Grad poinformował również, że pierwszy etap zintegrowanego postępowania w sprawie budowy polskiej elektrowni jądrowej rozpocznie się w październiku.
"W październiku rozpoczniemy pierwszy etap postępowania zintegrowanego. W jednym zintegrowanym podejściu będziemy poszukiwać konsorcjum, które będzie dostawcą technologii, będzie proponowany partner strategiczny, będzie propozycja wejścia na kapitał i finansowania dłużnego. To kompleksowe, pakietowe podejście. Robimy to po to, by mieć konkurencyjny proces, większą gwarancję, że będziemy mieli finansowanie, a nie tylko wybraną technologię" - powiedział prezes.
"Zintegrowany proces będzie przebiegał w podobnym kalendarzu, jaki był pierwotnie zakładany dla wyboru technologii" - dodał.
Grad podał, że spółka w późniejszym terminie będzie miała informacje na temat ewentualnego zaangażowania państwa w projekt.
"Będziemy wiedzieć później, czy jest potrzeba zaangażowania państwa i jeśli tak, to w jakim zakresie. Nie w postaci cashowej, a raczej po stronie rozwiązań prawnych, które będą stabilizować biznes na wiele lat" - powiedział Grad.
Pytany o koszty przedsięwzięcia, odpowiedział: "Za wcześnie, by o tym mówić; będziemy gotowi z szacunkami później, kiedy będziemy znać lokalizację i będziemy bliżej wyłonienia dostawcy technologii".
Poinformował także, że spółka jest w trakcie wyboru firmy, która dokona badań lokalizacyjnych.
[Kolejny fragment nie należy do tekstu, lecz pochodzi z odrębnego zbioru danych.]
<file path="config.mk">
export PLATFORM = sky130hd
export DESIGN_NAME = rstp_front
export DESIGN_NICKNAME = d
export VERILOG_FILES = /design/src/hw/rtl/range_scan_to_points_top_macros.svh /design/src/hw/rtl/rstp_pkg.sv /design/src/hw/rtl/rstp_front.sv
export SDC_FILE = /design/constraint.sdc
export NUM_CORES = 2
export LEC_CHECK = 0
export BUFFER_PORTS_ARGS = -buffer_cell sky130_fd_sc_hd__buf_2
export CELL_PAD_IN_SITES_DETAIL_PLACEMENT = 0
export CELL_PAD_IN_SITES_GLOBAL_PLACEMENT = 1
export CORE_ASPECT_RATIO = 0.8
export CORE_MARGIN = 5
export CORE_UTILIZATION = 53
export CTS_BUF_LIST = sky130_fd_sc_hd__clkbuf_8
export DETAILED_ROUTE_END_ITERATION = 8
export PLACE_DENSITY = 0.95
export SLEW_MARGIN = 20
export SYNTH_ARGS = -nofsm -noshare
export SYNTH_HDL_FRONTEND = slang
export SYNTH_SLANG_ARGS = --single-unit
export TNS_END_PERCENT = 30
</file>
<file path="constraint.sdc">
create_clock -name clk -period 11.6 [get_ports clk]
set_input_delay 1.16 -clock clk [delete_from_list [all_inputs] [get_ports clk]]
set_output_delay 1.16 -clock clk [all_outputs]
set_load 0.05 [all_outputs]
</file>
<file path="src/hw/rtl/range_scan_to_points_top_macros.svh">
// assertion helpers shared by the range scan rtl
`ifndef RANGE_SCAN_TO_POINTS_TOP_MACROS_SVH
`define RANGE_SCAN_TO_POINTS_TOP_MACROS_SVH
`ifndef SYNTH
// clocked check, switched off while reset is low
`define RSTP_ASSERT(lbl, clk, rst_n, prop, msg) \
	lbl: assert property (@(posedge clk) disable iff (!rst_n) prop) else $error(msg);
// clocked check that also holds through reset
`define RSTP_ASSERT_ANY(lbl, clk, prop, msg) \
	lbl: assert property (@(posedge clk) prop) else $error(msg);
`else
`define RSTP_ASSERT(lbl, clk, rst_n, prop, msg)
`define RSTP_ASSERT_ANY(lbl, clk, prop, msg)
`endif
`endif

</file>
<file path="src/hw/rtl/rstp_pkg.sv">
package rstp_pkg;

	// default field widths
	localparam int DIST_BITS_DEF  = 20;
	localparam int PHASE_BITS_DEF = 16;
	localparam int ANGLE_W        = 16;
	localparam int CFG_ADDR_W     = 2;

	// register indexes
	localparam logic [CFG_ADDR_W-1:0] REG_ANGLE_START = 2'd0;
	localparam logic [CFG_ADDR_W-1:0] REG_ANGLE_STEP  = 2'd1;
	localparam logic [CFG_ADDR_W-1:0] REG_MIN_RANGE   = 2'd2;
	localparam logic [CFG_ADDR_W-1:0] REG_MAX_RANGE   = 2'd3;

	// quadrant codes of the reduced angle
	localparam logic [1:0] QUAD_0 = 2'd0;
	localparam logic [1:0] QUAD_1 = 2'd1;
	localparam logic [1:0] QUAD_2 = 2'd2;
	localparam logic [1:0] QUAD_3 = 2'd3;

	// fixed point trig formats
	localparam int TURN_W = 32;
	localparam int Q30_W  = 30;
	localparam int T_W    = 31;
	localparam logic [T_W-1:0] Q30_ONE = 31'h4000_0000;
	localparam logic [Q30_W-1:0] OCT_HALF = 30'h2000_0000;
	localparam logic [TURN_W-1:0] OCT_OFFSET = 32'h2000_0000;
	// fractional part of pi/2 in q32, integer part is one
	localparam logic [31:0] HALF_PI_FRAC = 32'd2451551556;

	// horner chain, one cell per step, sine lane idle in the last cell
	localparam int N_CELLS   = 5;
	localparam int SIN_STEPS = 4;
	localparam int unsigned SIN_DIVS [N_CELLS] = '{72, 42, 20, 6, 1};
	localparam int unsigned COS_DIVS [N_CELLS] = '{90, 56, 30, 12, 2};

	// one beam moving through the trig chain
	typedef struct packed {
		logic [1:0]       quad;
		logic             rneg;
		logic             kept;
		logic [Q30_W-1:0] ang;
		logic [Q30_W-1:0] x2;
		logic [T_W-1:0]   t_sin;
		logic [T_W-1:0]   t_cos;
	} beam_t;

endpackage

</file>
<file path="src/hw/rtl/rstp_front.sv">
module rstp_front
	import rstp_pkg::*;
#(
	parameter int DIST_BITS  = DIST_BITS_DEF,
	parameter int PHASE_BITS = PHASE_BITS_DEF
) (
	input  logic                  clk,
	input  logic                  arst_n,
	input  logic                  cfg_we,
	input  logic [CFG_ADDR_W-1:0] cfg_addr,
	input  logic [((DIST_BITS > ANGLE_W) ? DIST_BITS : ANGLE_W)-1:0] cfg_wdata,
	input  logic                  in_valid,
	output logic                  in_ready,
	input  logic [DIST_BITS-1:0]  distance,
	input  logic                  first_of_scan,
	output logic                  out_valid,
	input  logic                  out_ready,
	output beam_t                 out_beam,
	output logic [DIST_BITS-1:0]  out_dist
);

	logic [PHASE_BITS-1:0] start_q, step_q, phase_q;
	logic [DIST_BITS-1:0]  min_q, max_q;
	logic [PHASE_BITS-1:0] ph;
	logic [TURN_W-1:0]     v;
	logic [Q30_W-1:0]      absr;
	logic                  gate;

	logic                  v_s1, v_s2, v_s3;
	logic                  rdy1, rdy2, rdy3;
	logic [Q30_W-1:0]      absr_s1;
	logic [1:0]            quad_s1, quad_s2;
	logic                  rneg_s1, rneg_s2, kept_s1, kept_s2;
	logic [DIST_BITS-1:0]  dist_s1, dist_s2, dist_s3;
	logic [Q30_W-1:0]      ang_s2;
	beam_t                 beam_s3;

	logic [61:0]           frac_prod;
	logic [Q30_W-1:0]      ang;
	logic [59:0]           sq_prod;
	beam_t                 beam_nx;

	// configuration registers
	always_ff @(posedge clk or negedge arst_n) begin
		if (!arst_n) begin
			start_q <= '0;
			step_q  <= '0;
			min_q   <= '0;
			max_q   <= '1;
		end else if (cfg_we) begin
			unique case (cfg_addr)
				REG_ANGLE_START: start_q <= PHASE_BITS'({{(TURN_W-ANGLE_W){cfg_wdata[ANGLE_W-1]}},
					cfg_wdata[ANGLE_W-1:0]});
				REG_ANGLE_STEP: step_q <= PHASE_BITS'({{(TURN_W-ANGLE_W){cfg_wdata[ANGLE_W-1]}},
					cfg_wdata[ANGLE_W-1:0]});
				REG_MIN_RANGE: min_q <= DIST_BITS'(cfg_wdata);
				REG_MAX_RANGE: max_q <= DIST_BITS'(cfg_wdata);
				default: ;
			endcase
		end
	end

	// stall chain
	assign rdy3     = !v_s3 || out_ready;
	assign rdy2     = !v_s2 || rdy3;
	assign rdy1     = !v_s1 || rdy2;
	assign in_ready = rdy1;

	// beam phase, reloaded on the first sample of a scan
	assign ph = first_of_scan ? start_q : phase_q;

	always_ff @(posedge clk or negedge arst_n) begin
		if (!arst_n) begin
			phase_q <= '0;
		end else if (in_valid && rdy1) begin
			phase_q <= ph + step_q;
		end
	end

	// octant centred residual and quadrant
	assign v    = {ph, {(TURN_W-PHASE_BITS){1'b0}}} + OCT_OFFSET;
	assign absr = v[29] ? {1'b0, v[28:0]} : (OCT_HALF - {1'b0, v[28:0]});
	assign gate = (distance > min_q) && (distance < max_q);

	// stage 1: range gate and angle reduction
	always_ff @(posedge clk or negedge arst_n) begin
		if (!arst_n) begin
			v_s1 <= 1'b0;
		end else if (rdy1) begin
			v_s1 <= in_valid;
		end
	end

	always_ff @(posedge clk) begin
		if (rdy1) begin
			absr_s1 <= absr;
			quad_s1 <= v[31:30];
			rneg_s1 <= !v[29];
			kept_s1 <= gate;
			dist_s1 <= distance;
		end
	end

	// stage 2: residual to radians in q30
	assign frac_prod = 62'(absr_s1) * 62'(HALF_PI_FRAC);
	assign ang       = absr_s1 + Q30_W'((frac_prod + 62'h8000_0000) >> 32);

	always_ff @(posedge clk or negedge arst_n) begin
		if (!arst_n) begin
			v_s2 <= 1'b0;
		end else if (rdy2) begin
			v_s2 <= v_s1;
		end
	end

	always_ff @(posedge clk) begin
		if (rdy2) begin
			ang_s2  <= ang;
			quad_s2 <= quad_s1;
			rneg_s2 <= rneg_s1;
			kept_s2 <= kept_s1;
			dist_s2 <= dist_s1;
		end
	end

	// stage 3: squared angle, horner terms start at one
	assign sq_prod = 60'(ang_s2) * 60'(ang_s2);

	always_comb begin
		beam_nx       = '0;
		beam_nx.quad  = quad_s2;
		beam_nx.rneg  = rneg_s2;
		beam_nx.kept  = kept_s2;
		beam_nx.ang   = ang_s2;
		beam_nx.x2    = Q30_W'((sq_prod + 60'h2000_0000) >> 30);
		beam_nx.t_sin = Q30_ONE;
		beam_nx.t_cos = Q30_ONE;
	end

	always_ff @(posedge clk or negedge arst_n) begin
		if (!arst_n) begin
			v_s3 <= 1'b0;
		end else if (rdy3) begin
			v_s3 <= v_s2;
		end
	end

	always_ff @(posedge clk) begin
		if (rdy3) begin
			beam_s3 <= beam_nx;
			dist_s3 <= dist_s2;
		end
	end

	assign out_valid = v_s3;
	assign out_beam  = beam_s3;
	assign out_dist  = dist_s3;

endmodule

</file>
* Yosys cells after proc, flatten, opt, wreduce, memory -nomap -nowiden *
Cells that the tools add are included.

word-level totals
  output and inout bits = 148
  input bits = 48
  bits in registers = 283

cells by class
  add/subtract/negate cells = 6
  eq/ne operators = 3
  order comparisons = 2
  reduce and logical (&&, ||, !) cells = 14
  multipliers = 2
  mux-type cells = 2

operators with widths
  kind                    count
  $add 62x32->62 const B  1
  $add 60x30->60 const B  1
  $mul 30x30->60          1
  $mul 30x30->60 const B  1
  $add 32x30->32 const B  1
  $add 30x30->30          1
  $sub 30x29->30 const A  1
  $mux 29                 1
  $gt 20x20->1            1
  $lt 20x20->1            1
  $add 16x16->16          1
  $mux 16                 1
  $reduce_and 2->1        4
  $eq 2x2->1 const B      2
  $logic_not 1->1         4
  $logic_or 1x1->1        3
  $eq 2x1->1 const B      1
  $logic_and 1x1->1       2
  $logic_not 2->1         1

* Depth between registers and ports, before layout *
  depth after elaboration = 5
  gate-level depth with buffers = 39

* Least setup slack after synthesis *
OpenSTA, ideal clock, no wires.

  kind = register -> register
  from = reg absr_s1[18]
  to = reg ang_s2[29] (data pin)
  arrival = 8.783 ns
  buffers on the path = 1
  stages on the path, launching flop included = 34
  setup slack = 2.556 ns
  data required time = 11.339 ns
  library setup time = 0.261 ns
  path through = edfxtp_1 fa_1 fa_1 inv_1 fa_1 fa_1 fa_1 inv_1 fa_1 fa_1 ha_1 ha_1 and3_1 a221o_1 a41o_1 a21oi_2 xnor2_1 and4_1 and4_1 buf_6 nand3_1 xnor2_1 ha_1 a21o_1 a21oi_1 o21bai_1 a21oi_1 o21bai_1 a21oi_1 o21bai_1 a2111o_1 o211ai_1 o211ai_1 xnor2_1

on the way
  longest elaborated chain between the ends = 3

ends and longest elaborated chain
  element                   RTL line           source
  start: declaration        rstp_front.sv:31   logic [Q30_W-1:0] absr_s1;
  start signal: assignment  rstp_front.sv:96   absr_s1 <= absr;
  $mul 30x30->60            rstp_front.sv:105  assign frac_prod = 62'(absr_s1) * 62'(HALF_PI_FRAC);
  $add 62x32->62            rstp_front.sv:106  assign ang = absr_s1 + Q30_W'((frac_prod + 62'h8000_0000) >> 32);
  $add 30x30->30 (*)        rstp_front.sv:106
  via ang[29]               rstp_front.sv:39   logic [Q30_W-1:0] ang;
  end signal: assignment    rstp_front.sv:118  ang_s2 <= ang;
  end: declaration          rstp_front.sv:35   logic [Q30_W-1:0] ang_s2;

Mark *: on every way through the listed nets, which the timed path passes. The rest lies on a longest branch.
A chain may end at the register's enable or synchronous reset.

* Final worst setup path *
  from = reg absr_s1[25]
  to = reg ang_s2[29] (data pin)

The elaborated chain is that of the path after synthesis.

==> flow_summary.yaml <==
setup_path:
  path_common_cell: "fa_1"
  cp_top_family: "adder cells"
  critPathLaunchType: "register"
  critPathArrivalTime_ns: 10.46
  critPathRequiredTime_ns: 11.98
  cp_slowest_cell: "edfxtp_1"
  critical_path_buf_inv_count: 2
  critPathKind: "reg -> reg"
  crit_path_end_kind: "register"
  cp_max_fo: 14
  cpPeakStageDelay_ns: 0.86
synthesis:
  yosysWarnings: 0
  synth_top_cell_by_area: "fa_1"
  ys.flop_type: "edfxtp_1"
  synth_seq_area_share_pct: 16.9
  synth_top_area_share_pct: 37.0
  netlist-cell-type-count: 94
  async_flop_share_pct: 34.1
  synth_area_um2: 45000
  synthCells: 4260
  syn_area_per_cell_um2: 10.6
  synth.most_common_cell: "inv_1"
  synth_common_cells: "inv_1 (1102), fa_1 (832), ha_1 (611), nand2_1 (276), and2_1 (206)"
  synth_area_leaders: "fa_1 (37%), ha_1 (17%), edfxtp_1 (12%), inv_1 (9.2%), dfrtp_1 (3.9%)"
  ys_ff_latch: 267
  synth-edff-count: 176
sta:
  hold_viol_final: 0
  fin_crit_sh_pct: 86.9
  finalCriticalPeriod_ns: 10.08
  tightest_slew_ns: 1.08
  clock_skew_ns: 0.0421
  timing.final.ws_setup_ns: 1.52
  drv_slew: 0
  max_freq_mhz: 99.2
  timing.slew.headroom_pct: 27.8
  setup_tns_ns: 0
  setup-violations-final: 0
  rsz0062_at_grt: "false"
floorplan:
  start_util_pct: 53.5
  die_h_um: 271
  core_area_um2: 84200
  die-area_um2: 90900
  ioPinCount: 196
  die_w_um: 336
  rows: 95
drt:
  dr_wl_met3_mm: 8.50
  drtAntennaViolNets: 0
  drcViolationCount: 0
  vias: 28800
  wl_per_cell_um: 18.7
  drt-initial-drc-count: 1834
  viasPerCell: 5.21
  wl_met2_mm: 47.2
  wl_met1_mm: 45.6
  routed.top_layer: "met4"
  wl_mm: 104
  first_pass_iters: 5
clocking:
  cts_tree: "built"
  cts_root_buf: "clkbuf_8"
  cts_made_buffers: 48
  htree_levels: 2
  post_cts_buffers: 0
  cts_sinks: 267
  worst_skew_pair.late_latency_ns: 0.65
  clk_pin_slew_ns: 0.06
  cts_resized: 0
  postCtsHoldBufs: 0
  clock_path_buffers: 3
cells_and_area:
  num-fill-cells: 7066
  seq_area_um2: 7590
  multi_input_area_um2: 32600
  final_nets: 5870
  drive_above_1_share_pct: 9.08
  layoutNonFillerInstCount: 5537
  area_growth_pct: 6.16
  fin_area_um2: 47800
worst_hold_path:
  hp-class: "in -> async"
placed_design:
  place_hpwl_mm: 84.7
  dpl-instance-area_um2: 46700
  dp_slack_ns: 1.60
  io_buffers: 133
  gp_congestion: 0.902
  place_inst: 5443
grt:
  grt_usage_pct: 23.5
  grt_remaining_overflow: 0
  grt_antenna_before_repair: 2
  grt_pass1_vias: 31600
  grt_max_degree: 77
  grt_pass1_wl_mm: 170
job:
  maxCapViolations: 0
outcome:
  status: "finished clean"
flip-flops by register name, summed over array words and instances, names as in the netlist:
signal,count
absr_s1,14
ang_s2,30
dist_s1,20
dist_s2,20
kept_s1,1
kept_s2,1
max_q,20
min_q,20
out_beam,64
out_dist,20
out_valid,1
phase_q,16
quad_s1,2
quad_s2,2
rneg_s1,1
rneg_s2,1
start_q,16
step_q,16
v_s1,1
v_s2,1
cells by family (layout without fill, tap and decap cells):
kind of cell / after synthesis / count (layout) / share of synthesized area [%]
compound gates: 309 / 309 / 4.80
simple gates: 744 / 744 / 8.29
mux: 94 / 94 / 2.32
other cells: 2 / 66 / 0.0167
flops: 267 / 267 / 16.9
xor+xnor: 131 / 131 / 2.57
buf+inv: 1270 / 1368 / 11.1
fa+ha+maj: 1443 / 1443 / 54.0
routing by layer:
metal,up-vias,global-route usage (%)
met5,-,0
met4,0,5.18
met3,133,5.42
met2,888,36.9
met1,14600,33.8
li1,13300,-
stage by stage:
stage,utilization [%],hold WS (ns)
after global routing,56.8,0.340
after detailed placement,55.5,0.405
final,56.8,0.361
after floorplan,-,0.400
after global placement,55.5,0.400
after CTS,56.7,0.337
final timing paths:
check / from / to / slack, ns / cells after the start
max: absr_s1[25] / ang_s2[29] / 1.52 / 32
min: arst_n / start_q[8] / 0.36 / 1
max reg2reg: absr_s1[25] / ang_s2[29] / 1.52 / 32
min reg2reg: dist_s2[14] / out_dist[14] / 0.41 / 0
max in group asynchronous: arst_n / min_q[17] / 9.99 / 2
min in group clk: dist_s2[14] / out_dist[14] / 0.41 / 0
worst register-to-register path: cells and delay by family (launching register included):
kind	cells	cell delay [ns]
compound gates	13	2.70
xor+xnor	3	0.71
fa+ha+maj	10	4.26
buf+inv	2	0.14
flops	1	0.86
simple gates	4	1.12
placed cells by master (no fill, tap or decap), drive strengths merged, types with 6 or more instances in the layout:
cell,synthesis,routed
or2,7,7
ha,611,611
nand4,19,19
xnor2,92,92
mux2,83,83
nor3,20,20
and2,207,207
o21a,10,10
nand2,277,277
a211oi,11,11
o211ai,9,9
nand2b,18,18
dfstp,20,20
nor2,111,111
o21ai,56,56
clkinv,3,18
a2111oi,6,6
inv,1103,1120
a21boi,7,7
conb,2,62
clkbuf,97,53
o21bai,16,16
fa,832,832
dfrtp,71,71
buf,67,173
o31ai,8,8
mux2i,11,11
xor2,39,39
nand3,23,23
edfxtp,176,176
and3,19,19
a21oi,92,92
nor2b,18,18
a21o,50,50
cell type report:
class                   instances  area share (%)
clock buffers                  53            1.53
multi-input cells            2783            68.3
well taps                    1115            2.92
clock inverters                36           0.568
repair buffers                173            2.04
diodes                          4          0.0210
flip-flops and latches        267            15.9
inverters                    1106            8.70
Power is left out: the tool's default activity adds up to more than one toggle a clock period on the data nets, which glitch-free logic cannot reach.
Dodał, że umowa powinna być zawarta do końca tego roku, a do marca przyszłego roku powinien być wybrany inżynier kontraktu.
PGE, KGHM, Tauron oraz Enea podpisały w środę w Krynicy list intencyjny dotyczący kupna udziałów w spółce celowej, powołanej do budowy i eksploatacji pierwszej polskiej elektrowni jądrowej.
PGE ma pełnić bezpośrednio lub przez podmiot zależny rolę wiodącą w procesie przygotowania i realizacji projektu.
PGE prognozuje, że dwie elektrownie atomowe o mocy ok. 3000 MW każda, w których PGE będzie posiadać co najmniej 51 proc., optymalnie 75 proc. udziału będą oddane w 2025 roku i w 2029 roku.